District Court of Appeal of Florida, Fourth District
Aug 10, 1977
348 So. 2d 51 (Fla. Dist. Ct. App. 1977)

Opinion

No. 76-1409.

July 1, 1977. Rehearing Denied August 10, 1977.

Appeal from the Circuit Court, Broward County, Victor O. Wehle, J.

Quentin V. Long, Long Finkel, P.A., Hallandale, for appellant.

Harold B. Wahl, Wahl Gabel, Jacksonville, and Hugh S. Glickstein, Glickstein, Rubin Rubinchik, Hollywood, for appellees.

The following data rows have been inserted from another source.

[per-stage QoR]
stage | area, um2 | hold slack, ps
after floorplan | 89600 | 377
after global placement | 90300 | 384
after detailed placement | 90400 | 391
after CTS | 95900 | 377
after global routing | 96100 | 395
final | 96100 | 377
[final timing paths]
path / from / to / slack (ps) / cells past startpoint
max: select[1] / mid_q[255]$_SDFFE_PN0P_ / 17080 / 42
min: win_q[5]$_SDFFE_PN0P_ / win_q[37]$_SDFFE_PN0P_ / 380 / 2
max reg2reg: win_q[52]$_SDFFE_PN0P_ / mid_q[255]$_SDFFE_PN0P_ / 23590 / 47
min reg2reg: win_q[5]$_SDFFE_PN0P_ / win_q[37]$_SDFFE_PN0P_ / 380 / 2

It is undisputed and well settled that the Supreme Court of the United States has established a dual standard in libel and slander cases — one standard applicable to public officials or public figures — another standard applicable to private individuals. ( New York Times v. Sullivan, 376 U.S. 254, 84 S.Ct. 710, 11 L.Ed.2d 686 (1964)).

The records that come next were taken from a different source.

--- src/rtl/fa_1bit.sv ---
// Combinational 1-bit full-adder cell; the only arithmetic element of the serial adder.
module fa_1bit (
    input  logic a,
    input  logic b,
    input  logic cin,
    output logic sum,
    output logic cout
);

    assign sum  = a ^ b ^ cin;
    assign cout = (a & b) | (cin & (a ^ b));

endmodule

--- src/rtl/bs_adder.sv ---
// Bit-serial LSB-first adder with start/busy/done handshake and sum/cout/ovf/zero flags.
// Optional subtract support (op port) is enabled by defining BS_ADDER_SUB_EN.
module bs_adder
    import bs_adder_pkg::*;
#(
    parameter  int WIDTH = 32,
    localparam int CNT_W = $clog2(WIDTH + 1)
) (
    input  logic             clk,
    input  logic             rst,
    input  logic             start,
    input  logic [WIDTH-1:0] a,
    input  logic [WIDTH-1:0] b,
    input  logic             cin,
`ifdef BS_ADDER_SUB_EN
    input  logic             op,
`endif
    output logic             busy,
    output logic             done,
    output logic [WIDTH-1:0] sum,
    output logic             cout,
    output logic             ovf,
    output logic             zero
);

`ifndef BS_ADDER_SUB_EN
    localparam logic op = OP_ADD;
`endif

    state_t             state;
    logic [WIDTH-1:0]   a_sr;
    logic [WIDTH-1:0]   b_sr;
    logic [WIDTH-1:0]   s_sr;
    logic               c;
    logic [CNT_W-1:0]   cnt;
    logic               sub_sel;
    logic               fa_sum;
    logic               fa_cout;
    logic [WIDTH-1:0]   s_next;

    // Subtraction reuses the adder as a + ~b + ~cin = a - b - cin.
    assign sub_sel = (op == OP_SUB);
    assign s_next  = {fa_sum, s_sr[WIDTH-1:1]};

    fa_1bit u_fa (
        .a    (a_sr[0]),
        .b    (b_sr[0]),
        .cin  (c),
        .sum  (fa_sum),
        .cout (fa_cout)
    );

    // NOTE: all state here is updated with non-blocking assignments so every register
    // samples pre-edge values; blocking would let the shift chain ripple within one edge.
    always_ff @(posedge clk) begin
        if (rst) begin
            state <= IDLE;
            a_sr  <= '0;
            b_sr  <= '0;
            s_sr  <= '0;
            c     <= 1'b0;
            cnt   <= '0;
            busy  <= 1'b0;
            done  <= 1'b0;
            sum   <= '0;
            cout  <= 1'b0;
            ovf   <= 1'b0;
            zero  <= 1'b0;
        end else begin
            done <= 1'b0;
            unique case (state)
                IDLE: begin
                    if (start) begin
                        a_sr  <= a;
                        b_sr  <= sub_sel ? ~b : b;
                        c     <= cin ^ sub_sel;
                        cnt   <= '0;
                        busy  <= 1'b1;
                        state <= RUN;
                    end
                end
                RUN: begin
                    a_sr <= a_sr >> 1;
                    b_sr <= b_sr >> 1;
                    s_sr <= s_next;
                    c    <= fa_cout;
                    cnt  <= cnt + 1'b1;
                    // Last bit: c is the carry into the MSB, so results and done land with DONE.
                    if (cnt == CNT_W'(WIDTH - 1)) begin
                        sum   <= s_next;
                        cout  <= fa_cout;
                        ovf   <= fa_cout ^ c;
                        zero  <= (s_next == '0);
                        done  <= 1'b1;
                        state <= DONE;
                    end
                end
                DONE: begin
                    busy  <= 1'b0;
                    state <= IDLE;
                end
                default: begin
                    busy  <= 1'b0;
                    state <= IDLE;
                end
            endcase
        end
    end

endmodule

No useful judicial purpose would be served to embark upon a discourse regarding the relative merits of such duality or the privileges resulting therefrom. Suffice it to say, such a distinction exists and we apply the applicable law relating thereto.

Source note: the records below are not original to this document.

[config.mk]
export PLATFORM = sky130hd
export DESIGN_NAME = ps2_transmitter
export DESIGN_NICKNAME = d
export VERILOG_FILES = /design/src/rtl/ps2_transmitter.sv
export SDC_FILE = /design/constraint.sdc
export NUM_CORES = 1
export LEC_CHECK = 0
export ABC_AREA = 1
export CAP_MARGIN = 0
export CORE_ASPECT_RATIO = 0.7
export CORE_MARGIN = 4
export CORE_UTILIZATION = 46
export CTS_BUF_LIST = sky130_fd_sc_hd__clkbuf_16
export DETAILED_ROUTE_END_ITERATION = 10
export PLACE_DENSITY = 0.68
export SYNTH_ARGS = -nofsm -noshare
export SYNTH_HDL_FRONTEND = slang
export SYNTH_SLANG_ARGS = --single-unit
[constraint.sdc]
create_clock -name clk -period 1.8 [get_ports clk]
set_input_delay 0.36 -clock clk [delete_from_list [all_inputs] [get_ports clk]]
set_output_delay 0.36 -clock clk [all_outputs]
set_load 0.005 [all_outputs]
[src/rtl/ps2_transmitter.sv]
// Host-to-device PS/2 transmitter: sends one command byte over open-drain
// PS2_CLK/PS2_DAT enables, with inhibit/request phases, ACK check and bus timeout.
module ps2_transmitter #(
    parameter int INHIBIT_CYCLES = 5000,
    parameter int REQ_CYCLES     = 50,
    parameter int TIMEOUT_CYCLES = 750000
) (
    input  logic       clk,
    input  logic       resetn,
    input  logic       send,
    input  logic [7:0] command,
    input  logic       ps2_clk_in,
    input  logic       ps2_dat_in,
    output logic       ps2_clk_oe,
    output logic       ps2_dat_oe,
    output logic       busy,
    output logic       done,
    output logic       ack_err,
    output logic       timeout
);

    localparam int CMAX_A = (INHIBIT_CYCLES > REQ_CYCLES) ? INHIBIT_CYCLES : REQ_CYCLES;
    localparam int CMAX   = (CMAX_A > TIMEOUT_CYCLES) ? CMAX_A : TIMEOUT_CYCLES;
    localparam int CW     = $clog2(CMAX + 1);

    typedef enum logic [2:0] {
        S_IDLE, S_INHIBIT, S_REQ, S_DATA, S_ACK, S_WAIT_IDLE, S_DONE
    } state_t;

    state_t          r_state;
    logic [CW-1:0]   r_cnt;
    logic [3:0]      r_n;
    logic [9:0]      r_frame;
    logic            r_clk_s1, r_clk_s2, r_clk_prev;
    logic            r_dat_s1, r_dat_s2;

    logic w_fall;
    logic w_to;

    assign w_fall = r_clk_prev & ~r_clk_s2;
    assign w_to   = (r_cnt == CW'(TIMEOUT_CYCLES - 1));

    always_ff @(posedge clk or negedge resetn) begin
        if (!resetn) begin
            r_state    <= S_IDLE;
            r_cnt      <= '0;
            r_n        <= '0;
            r_frame    <= '0;
            // Synchronisers reset to the idle-bus level so no false edge follows reset.
            r_clk_s1   <= 1'b1;
            r_clk_s2   <= 1'b1;
            r_clk_prev <= 1'b1;
            r_dat_s1   <= 1'b1;
            r_dat_s2   <= 1'b1;
            ps2_clk_oe <= 1'b0;
            ps2_dat_oe <= 1'b0;
            busy       <= 1'b0;
            done       <= 1'b0;
            ack_err    <= 1'b0;
            timeout    <= 1'b0;
        end else begin
            r_clk_s1   <= ps2_clk_in;
            r_clk_s2   <= r_clk_s1;
            r_clk_prev <= r_clk_s2;
            r_dat_s1   <= ps2_dat_in;
            r_dat_s2   <= r_dat_s1;
            done       <= 1'b0;

            case (r_state)
                S_IDLE: begin
                    if (send) begin
                        r_state    <= S_INHIBIT;
                        r_frame    <= {1'b1, ~^command, command};
                        r_cnt      <= '0;
                        busy       <= 1'b1;
                        ps2_clk_oe <= 1'b1;
                        ack_err    <= 1'b0;
                        timeout    <= 1'b0;
                    end
                end
                S_INHIBIT: begin
                    if (r_cnt == CW'(INHIBIT_CYCLES - 1)) begin
                        r_state    <= S_REQ;
                        r_cnt      <= '0;
                        ps2_dat_oe <= 1'b1;
                    end else begin
                        r_cnt <= r_cnt + 1'b1;
                    end
                end
                S_REQ: begin
                    if (r_cnt == CW'(REQ_CYCLES - 1)) begin
                        r_state    <= S_DATA;
                        r_cnt      <= '0;
                        r_n        <= '0;
                        ps2_clk_oe <= 1'b0;
                    end else begin
                        r_cnt <= r_cnt + 1'b1;
                    end
                end
                S_DATA: begin
                    // A device edge takes priority over a coincident timeout.
                    if (w_fall) begin
                        r_cnt      <= '0;
                        ps2_dat_oe <= ~r_frame[r_n];
                        r_n        <= r_n + 4'd1;
                        if (r_n == 4'd9)
                            r_state <= S_ACK;
                    end else if (w_to) begin
                        r_state    <= S_DONE;
                        ps2_clk_oe <= 1'b0;
                        ps2_dat_oe <= 1'b0;
                        timeout    <= 1'b1;
                        done       <= 1'b1;
                    end else begin
                        r_cnt <= r_cnt + 1'b1;
                    end
                end
                S_ACK: begin
                    if (w_fall) begin
                        ack_err <= r_dat_s2;
                        r_cnt   <= '0;
                        r_state <= S_WAIT_IDLE;
                    end else if (w_to) begin
                        r_state    <= S_DONE;
                        ps2_clk_oe <= 1'b0;
                        ps2_dat_oe <= 1'b0;
                        timeout    <= 1'b1;
                        done       <= 1'b1;
                    end else begin
                        r_cnt <= r_cnt + 1'b1;
                    end
                end
                S_WAIT_IDLE: begin
                    if (r_clk_s2 && r_dat_s2) begin
                        r_state <= S_DONE;
                        done    <= 1'b1;
                    end else if (w_to) begin
                        r_state    <= S_DONE;
                        ps2_clk_oe <= 1'b0;
                        ps2_dat_oe <= 1'b0;
                        timeout    <= 1'b1;
                        done       <= 1'b1;
                    end else begin
                        r_cnt <= r_cnt + 1'b1;
                    end
                end
                S_DONE: begin
                    busy    <= 1'b0;
                    r_state <= S_IDLE;
                end
                default: r_state <= S_IDLE;
            endcase
        end
    end

endmodule

==> key figures <==
Power
  • Combinational power share: under 10%
  • Max rail drop VDD: approximately 0.44 mV
  • Sw frac: 20.1%
  • Leakage: around 2.0 nW
  • Sw power: between 0.4 and 0.5 mW
  • Pint: approximately 1.8 mW
  • Sequential fraction of design power: ~49%
  • Clk network pwr share: 46.7%
  • Power density over the cells: ~540 mW/mm^2
  • Pwr Total: 2.23 mW

Floorplan
  • Die Area: 0.00880 sq mm
  • Die Y-Extent: approximately 80 um
  • FP Rows: 25
  • Initial core utilization: around half
  • I/O Pins: 19
  • Chip Width: ~110 um
  • Core Area: 0.00694 sq mm

STA
  • Fin. Hold Viols: 0
  • Slew @ Worst Pin: 0.316 ns
  • Final slew viol count: 0
  • Clock Skew: 0.00266 ns
  • FMAX: between 500 and 600 MHz
  • Final period utilization: ~93%
  • Endpoints failing setup: 0
  • Slew HR: around four fifths
  • Fin crit period: around 1.7 ns
  • Setup_tns: 0 ns
  • Min Hold Slack: approximately 0.047 ns
  • RSZ-0062 raised after global routing: no

Clock tree
  • Setup bufs post-CTS: 0
  • Clock latency on the worst-skew pair: 0.29 ns
  • Worst-case clock buffer depth: 2
  • Clk root buf: clkbuf_16
  • Clk slew on worst S/H paths: approximately 0.060 ns
  • CTS Sinks: 48
  • CTS Hold Bufs: 0
  • Total CTS buffers: 5
  • # H-tree levels: 2
  • CTS tree: done

Worst setup path
  • CP max FO: 4
  • CP max stage delay: approximately 0.38 ns
  • CP Data Required Time: about 2.0 ns
  • Setup crit end kind: flop
  • Crit path buf inv count: 3
  • Most used cell, CP: nand2_1
  • Worst EP arrival: around 1.8 ns
  • WS Path Type: flop to flop
  • Slowest CP cell: dfrtp_1
  • Reg-to-reg critical path startpoint: r_cnt[1]$_DFFE_PN0P_
  • Startpoint Class: flop
  • CP top delay family: simple AND/OR/NAND/NOR gates
  • R2r setup slk: 0.13 ns
  • Worst-path cell chain: buf_4 -> inv_1 -> ha_1 -> nand2_1 -> nor2_1 -> nand3_1 -> buf_4 -> nand3_1 -> nand2_1 -> o21bai_1 -> nand2_1
  • Worst R2R End: r_cnt[4]$_DFFE_PN0P_
  • Worst-case reg-to-reg path depth: 11

Placement
  • HPWL Detailed: approximately 7.0 mm
  • Inst Count DP: 629
  • GPL Wtd Cong: 0.947
  • Port bufs: 18

Finish
  • Fillers: roughly 670
  • Diode count: 0
  • Most frequent cells in the layout: nand2_1, nand3_1, inv_1, nor2_1, dfrtp_1
  • Layout cells sized above 1: approximately 17%
  • Non-Filler Instances: 637
  • Final design utilization: 59.4%
  • # nets final: roughly 560
  • Leading cell type in the layout, fill and taps excluded: nand2_1
  • Area Overhead vs Synth: 22.2%

Drt
  • DR vias/cell: 5.42
  • Post-route ant nets: 0
  • Iter 0 DRT Violations: 299
  • Vias: between 3,000 and 4,000
  • DRC: 0
  • DRT Pass-1 Iters: 5
  • Final WL: 9.25 mm
  • Routed len/inst: 14.5 um

Hold path
  • Min-delay worst type: input pin to async pin

Global route
  • Pin count of the biggest net entering global routing: 49
  • First-pass GRT wire length: 15.8 mm
  • Total track usage: ~22%
  • Grt total ovfl: 0
  • Vias in the first global route: ~3,200
  • Initial antenna violation count: 0

Logic synthesis
  • Asr flop ratio synth: 100%
  • Register area share after synthesis: between 30% and 40%
  • Yosys warnings: 0
  • Yosys cell types: 35
  • Post-synth EDFFs: 0
  • Top_reg_cell synth: dfrtp_1
  • Net Count, Synth: 516
  • Post-synthesis register bit count: 48
  • Synthesized area: about 0.0034 sq mm
  • Avg Cell Area, Syn: between 6 and 7 sq um
  • Gate count of the mapped netlist: slightly below 500

Status
  • Status: completed

Flow run
  • Maxcap violations: 0
[kinds of logic (layout without fill, tap and decap cells)]
kind of cell	count (synthesis)	after routing	synth area share, %
adder cells (fa/ha/maj)	6	6	2.22
flip-flops	48	48	35.8
AO/OA/AOI/OAI	41	41	6.85
multiplexers	4	4	1.33
AND/OR/NAND/NOR	310	310	40.9
XOR/XNOR	17	17	4.41
buffers and inverters	71	117	8.56
[final cells by class]
cell class	instances	area, sq um	area share (%)
Timing Repair Buffer	50	457	11.1
Inverter	59	224	5.43
Tap cell	94	118	2.85
Clock inverter	3	37.5	0.910
Clock buffer	5	125	3.03
Sequential cell	48	1220	29.5
Multi-Input combinational cell	378	1950	47.2
[worst reg2reg max path: stages (launching register included)]
cell and delay (ns):
dfrtp_1 0.38, buf_4 0.15, inv_1 0.05, ha_1 0.13, nand2_1 0.06, nor2_1 0.11
nand3_1 0.13, buf_4 0.17, nand3_1 0.06, nand2_1 0.05, o21bai_1 0.18, nand2_1 0.07
[per-stage QoR]
| step | cell area (sq um) | worst slack [ns] |
|---|---|---|
| after global placement | 3880 | 0.0413 |
| after floorplan | 3380 | 0.208 |
| final | 4130 | 0.132 |
| after detailed placement | 3880 | 0.0408 |
| after global routing | 4130 | 0.00545 |
| after CTS | 4050 | 0.0198 |
[registers in the layout (all words and copies together), names as in the netlist, 3 cells and up]
register and flops:
r_cnt 20, r_frame 10, r_n 4, r_state 3
[cell usage after synthesis, drive strengths merged (8+ instances only)]
master / instances / area, sq um
nand2: 145 / 554
nand3: 69 / 355
nor2: 64 / 268
inv: 59 / 224
dfrtp: 43 / 1080
nand4: 21 / 131
o21ai: 19 / 95.1
a21oi: 11 / 55.1
xor2: 10 / 87.6
buf: 9 / 53.8
nor3: 8 / 51.3
[power groups by stage]
stage / sequential [mW] / combinational [mW] / clock, mW
after floorplan: 1.11 / 0.0318 / 0
after global placement: 1.11 / 0.0955 / 0
after detailed placement: 1.11 / 0.0974 / 0
after CTS: 1.09 / 0.0978 / 1.07
after global routing: 1.09 / 0.106 / 1.12
final: 1.09 / 0.0959 / 1.04
[how the worst max path moves through the flow]
stage / startpoint / endpoint / cells after the start
floorplan: r_cnt[0]$_DFFE_PN0P_ / r_cnt[16]$_DFFE_PN0P_ / 10
global placement: r_cnt[11]$_DFFE_PN0P_ / r_cnt[4]$_DFFE_PN0P_ / 8
detailed placement: r_cnt[11]$_DFFE_PN0P_ / r_cnt[4]$_DFFE_PN0P_ / 8
CTS: r_cnt[11]$_DFFE_PN0P_ / r_cnt[4]$_DFFE_PN0P_ / 8
global route: r_cnt[9]$_DFFE_PN0P_ / r_cnt[3]$_DFFE_PN0P_ / 12
finish: r_cnt[1]$_DFFE_PN0P_ / r_cnt[4]$_DFFE_PN0P_ / 11
[repair_timing]
item	CTS	global route
endpoints found under the setup margin	0	24
gates resized for setup	0	28
hold endpoints to repair	0	0
[metal layers]
metal | vias to the layer above | GRT usage [%] | part of all wire [%]
met1 | 1593 | 33.0 | 49
met2 | 142 | 32.9 | 41
met4 | 0 | 5.04 | 0.98
met3 | 13 | 4.47 | 8.3
met5 | - | 0 | 0
li1 | 1702 | - | -
Power figures use the tool's default switching activity.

Accordingly, based upon our understanding of New York Times v. Sullivan, supra, and its progeny, it appears that the appellant is a public official or public figure by virtue of his former status as city attorney and his current activities relating thereto or emanating therefrom. See also Gertz v. Welch, 418 U.S. 323, 94 S.Ct. 2997, 41 L.Ed.2d 789 (1974); Rosenblatt v. Baer, 383 U.S. 75, 86 S.Ct. 669, 15 L.Ed.2d 597 (1966). Therefore the New York Times v. Sullivan "actual malice" standard is the applicable rule by which to measure accountability of appellee for any alleged libel.

Having so concluded, it does not necessarily follow that a summary judgment on this legal proposition is dispositive of the entire cause. In our opinion there exist genuine issues of material fact with respect to the presence or absence of malice on the part of the appellee which preclude the entry of summary judgment. See Firestone v. Time, 231 So.2d 862 (Fla. 4 DCA 1970) cert. den. 237 So.2d 754 (Fla. 1970).

Under such circumstances, any litigant, whether public official or private individual, is entitled to a trial on the merits of his or her claim. Our traditional sense of justice and fair play demands no less, particularly where one's reputation or good name is alleged to have been impugned. The free speech protections of the First Amendment and the right of access to our courts under the Florida and United States Constitutions can be properly recognized, balanced and preserved in the sunshine of a trial on the merits.

Affirmed, in part; reversed, in part, and remanded.

MAGER, C.J., and DAUKSCH, J., and KANEY, FRANK N., Associate Judge, concur.


Summaries of

Finkel v. Sun Tattler Co., Inc.

District Court of Appeal of Florida, Fourth District
Aug 10, 1977
348 So. 2d 51 (Fla. Dist. Ct. App. 1977)
Case details for

Finkel v. Sun Tattler Co., Inc.

Case Details

Full title:CHARLES A. FINKEL, APPELLANT, v. SUN TATTLER COMPANY, INC., A FLORIDA…

Court:District Court of Appeal of Florida, Fourth District

Date published: Aug 10, 1977

Citations

348 So. 2d 51 (Fla. Dist. Ct. App. 1977)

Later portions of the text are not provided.